### Activity:
Whenever a line in the data contains "constraint", show that line.

*** Information shown ***

`config.mk`:
```
export PLATFORM = sky130hd
export DESIGN_NAME = mem_port_arbiter
export DESIGN_NICKNAME = d
export VERILOG_FILES = /design/src/rtl/rv32_mem_pkg.sv /design/src/rtl/mem_port_arbiter.sv
export SDC_FILE = /design/constraint.sdc
export NUM_CORES = 1
export LEC_CHECK = 0
export ABC_AREA = 1
export CORE_AREA = 3 3 101 103
export DETAILED_ROUTE_END_ITERATION = 6
export DIE_AREA = 0 0 104 106
export PLACE_DENSITY_LB_ADDON = 0.15
export SYNTH_ARGS = -nofsm -noshare
export SYNTH_HDL_FRONTEND = slang
export SYNTH_SLANG_ARGS = --single-unit
```
`constraint.sdc`:
```
create_clock -name clk_i -period 2.3 [get_ports clk_i]
set_input_delay 0.23 -clock clk_i [delete_from_list [all_inputs] [get_ports clk_i]]
set_output_delay 0.23 -clock clk_i [all_outputs]
set_load 0.05 [all_outputs]
```
`src/rtl/rv32_mem_pkg.sv`:
```
`default_nettype none
// ============================================================================
// Module   : rv32_mem_pkg
// Brief    : Shared types and default widths for the unified dual-port memory.
// Revision : 1.0 - initial release
// ============================================================================
package rv32_mem_pkg;

  localparam int MEM_ADDR_W = 16;
  localparam int MEM_DATA_W = 32;
  localparam int MEM_NB_COL = 4;

  typedef enum logic [0:0] {
    PRIO_CORE = 1'b0,
    PRIO_DMA  = 1'b1
  } arb_state_t;

  typedef enum logic [0:0] {
    REQ_CORE = 1'b0,
    REQ_DMA  = 1'b1
  } req_id_t;

  typedef struct packed {
    logic    valid;
    req_id_t id;
  } rsp_tag_t;

endpackage
`default_nettype wire

```
`src/rtl/mem_port_arbiter.sv`:
```
`default_nettype none
// ============================================================================
// Module   : mem_port_arbiter
// Brief    : Core/DMA arbiter for RAM port B with starvation guard and
//            read-response routing.
// Revision : 1.0 - initial release
// ============================================================================
module mem_port_arbiter
  import rv32_mem_pkg::*;
#(
  parameter int ADDR_W       = MEM_ADDR_W,
  parameter int DATA_W       = MEM_DATA_W,
  parameter int NB_COL       = MEM_NB_COL,
  parameter int STARVE_LIMIT = 8
) (
  input  logic              clk_i,
  input  logic              rst_i,
  input  logic              core_req_i,
  input  logic [NB_COL-1:0] core_we_i,
  input  logic [ADDR_W-1:0] core_addr_i,
  input  logic [DATA_W-1:0] core_wdata_i,
  output logic              core_gnt_o,
  output logic              core_rvalid_o,
  output logic [DATA_W-1:0] core_rdata_o,
  input  logic              dma_req_i,
  input  logic [NB_COL-1:0] dma_we_i,
  input  logic [ADDR_W-1:0] dma_addr_i,
  input  logic [DATA_W-1:0] dma_wdata_i,
  output logic              dma_gnt_o,
  output logic              dma_rvalid_o,
  output logic [DATA_W-1:0] dma_rdata_o,
  output logic [ADDR_W-1:0] mem_addr_o,
  output logic [NB_COL-1:0] mem_we_o,
  output logic [DATA_W-1:0] mem_din_o,
  input  logic [DATA_W-1:0] mem_dout_i
);

  // A zero limit still needs a 1-bit counter; it simply never moves.
  localparam int CNT_W = (STARVE_LIMIT > 0) ? $clog2(STARVE_LIMIT + 1) : 1;
  localparam logic [CNT_W-1:0] C_LIMIT = CNT_W'(STARVE_LIMIT);

  arb_state_t       state_q, state_d;
  logic [CNT_W-1:0] starve_q, starve_d;
  rsp_tag_t         tag_q, tag_d;
  logic             core_gnt, dma_gnt;

  always_comb begin
    core_gnt = 1'b0;
    dma_gnt  = 1'b0;
    if (!rst_i) begin
      if (state_q == PRIO_DMA && dma_req_i) dma_gnt = 1'b1;
      else if (core_req_i)                  core_gnt = 1'b1;
      else if (dma_req_i)                   dma_gnt = 1'b1;
    end
  end

  always_comb begin
    mem_addr_o = core_addr_i;
    mem_din_o  = core_wdata_i;
    mem_we_o   = '0;
    if (dma_gnt) begin
      mem_addr_o = dma_addr_i;
      mem_din_o  = dma_wdata_i;
      mem_we_o   = dma_we_i;
    end else if (core_gnt) begin
      mem_we_o   = core_we_i;
    end
  end

  always_comb begin
    starve_d = starve_q;
    state_d  = state_q;
    if (!dma_req_i || dma_gnt) begin
      starve_d = '0;
    end else if (state_q == PRIO_CORE && core_gnt && starve_q != C_LIMIT) begin
      starve_d = starve_q + 1'b1;
    end

    if (state_q == PRIO_DMA) begin
      if (dma_gnt || !dma_req_i) state_d = PRIO_CORE;
    end else if (STARVE_LIMIT != 0 && starve_d == C_LIMIT) begin
      state_d = PRIO_DMA;
    end

    tag_d.valid = (core_gnt && core_we_i == '0) || (dma_gnt && dma_we_i == '0);
    tag_d.id    = dma_gnt ? REQ_DMA : REQ_CORE;
  end

  always_ff @(posedge clk_i) begin
    if (rst_i) begin
      state_q  <= PRIO_CORE;
      starve_q <= '0;
      tag_q    <= '0;
    end else begin
      state_q  <= state_d;
      starve_q <= starve_d;
      tag_q    <= tag_d;
    end
  end

  // A read granted just before reset still has its tag set during the first
  // reset cycle; gating with rst_i suppresses that stale response.
  assign core_gnt_o    = core_gnt;
  assign dma_gnt_o     = dma_gnt;
  assign core_rvalid_o = !rst_i && tag_q.valid && tag_q.id == REQ_CORE;
  assign dma_rvalid_o  = !rst_i && tag_q.valid && tag_q.id == REQ_DMA;
  assign core_rdata_o  = mem_dout_i;
  assign dma_rdata_o   = mem_dout_i;

endmodule
`default_nettype wire

```
==> results.yml <==
synthesis:
  ys.flop_type: "dfxtp_1"
  syn_inst: 285
  synth_most_common_cell: "nand2_1"
  syn_area_um2: 1510
  ys_ff_latch: 7
  synth_top_area_cell: "nand2_1"
  synth.distinct_cells: 19
  synth_nets: 427
  async_flop_share_pct: 0
  postSynthAreaPerCell_um2: 5.29
  synthTopCellsByCount: "162 x nand2_1, 64 x buf_4, 11 x nor2_1, 10 x buf_2, 9 x inv_1"
  synth_edf_count: 0
  synth_top_area_share_pct: 40.3
  yosysWarningCount: 0
  ys_top_cells_by_area: "nand2_1 40%, buf_4 32%, dfxtp_1 9.3%"
  yosysSeqAreaShare_pct: 9.29
setup_path:
  critical_path_class: "input pin to output pin"
  crit_chain: "clkdlybuf4s50_1 > nand2_1 > nand3_2 > buf_4 > o21ai_0 > buf_12"
  critical-path-top-delay-family: "buffers and inverters"
  worst-path-max-fanout: 16
  slowest_delay_ns: 0.42
  reg2reg_depth: 8
  crit-reg2reg-launch: "starve_q[0]"
  startpoint: "core_req_i"
  end_kind: "output pin"
  r2r-end: "state_q"
  slowest_stage: "clkdlybuf4s50_1"
  critPathLaunchType: "input pin"
  worstPathArrival_ns: 1.69
  critPathBufInv: 3
  r2r_setup_slack_ns: 0.97
  required_ns: 2.07
global_routing:
  grt_util_all_layers_pct: 11.6
  grt_max_degree: 39
  grt_pass1_wl_mm: 10.3
  antenna_found_initial: 0
  overflow: 0
  grt_pass1_vias: 1933
timing:
  setup_viol_count_final: 0
  fin_tns_setup_ns: 0
  period_needed_ns: 1.92
  worst_pin_slew_ns: 0.359
  final-hold-violation-count: 0
  clock_skew_ns: 0.00216
  maxSlewHeadroom_pct: 75.8
  grt_setup_unrepaired: "no"
  post-route-period-util_pct: 83.6
  finalMaxSlewViolations: 0
  whs_ns: 0.460
  max_freq_mhz: 520
run:
  cap_viol_max_count: 0
clock_network:
  root_buffer: "clkbuf_8"
  cts_tree: "built"
  clkSinkCount: 7
  clock_latency_ns: 0.23
  post_cts_resized: 0
  numCtsBuffers: 3
  post_cts_buffers: 0
  htree_num_levels: 1
  postCtsHoldBufs: 0
  cts_buffer_depth: 2
detailed_routing:
  drcViolationCount: 0
  dr.first_iter.drc_count: 65
  vias_per_cell: 3.82
  drt_wl_total_mm: 6.91
  num_vias: 1958
  dr.pass1.iters: 4
  final_antenna_net_count: 0
  routedWlPerCell_um: 13.5
pwr:
  p_leak_nw: 1.60
  powerDensity_nw_per_um2: 350
  vdd_drop_max_mv: 0.139
  finalPower_mw: 1.19
layout:
  post-route-util_pct: 36.7
  drive_above_1_share_pct: 18.2
  areaGrowthSynthToFinish_pct: 126
  nNetsFinal: 527
  antenna_cells: 0
  fillers: 973
hold_path:
  hp-start: "mem_dout_i[10]"
  hold_depth: 0
  whs_endpoint: "core_rdata_o[10]"
  hold_class: "input pin to output pin"
die:
  start_util_pct: 16.2
  die_area_um2: 11000
  core_um2: 9280
  fp.dieH_um: 106
  io_pins: 260
  rows: 35
  die_w_um: 104
placed_design:
  io_buffers: 163
  globalplace.congestion: 0.726
  hpwl_mm: 6.10
run_status:
  status: "complete, no violations"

*** End of Information shown ***

### Expected output:
export SDC_FILE = /design/constraint.sdc
`constraint.sdc`:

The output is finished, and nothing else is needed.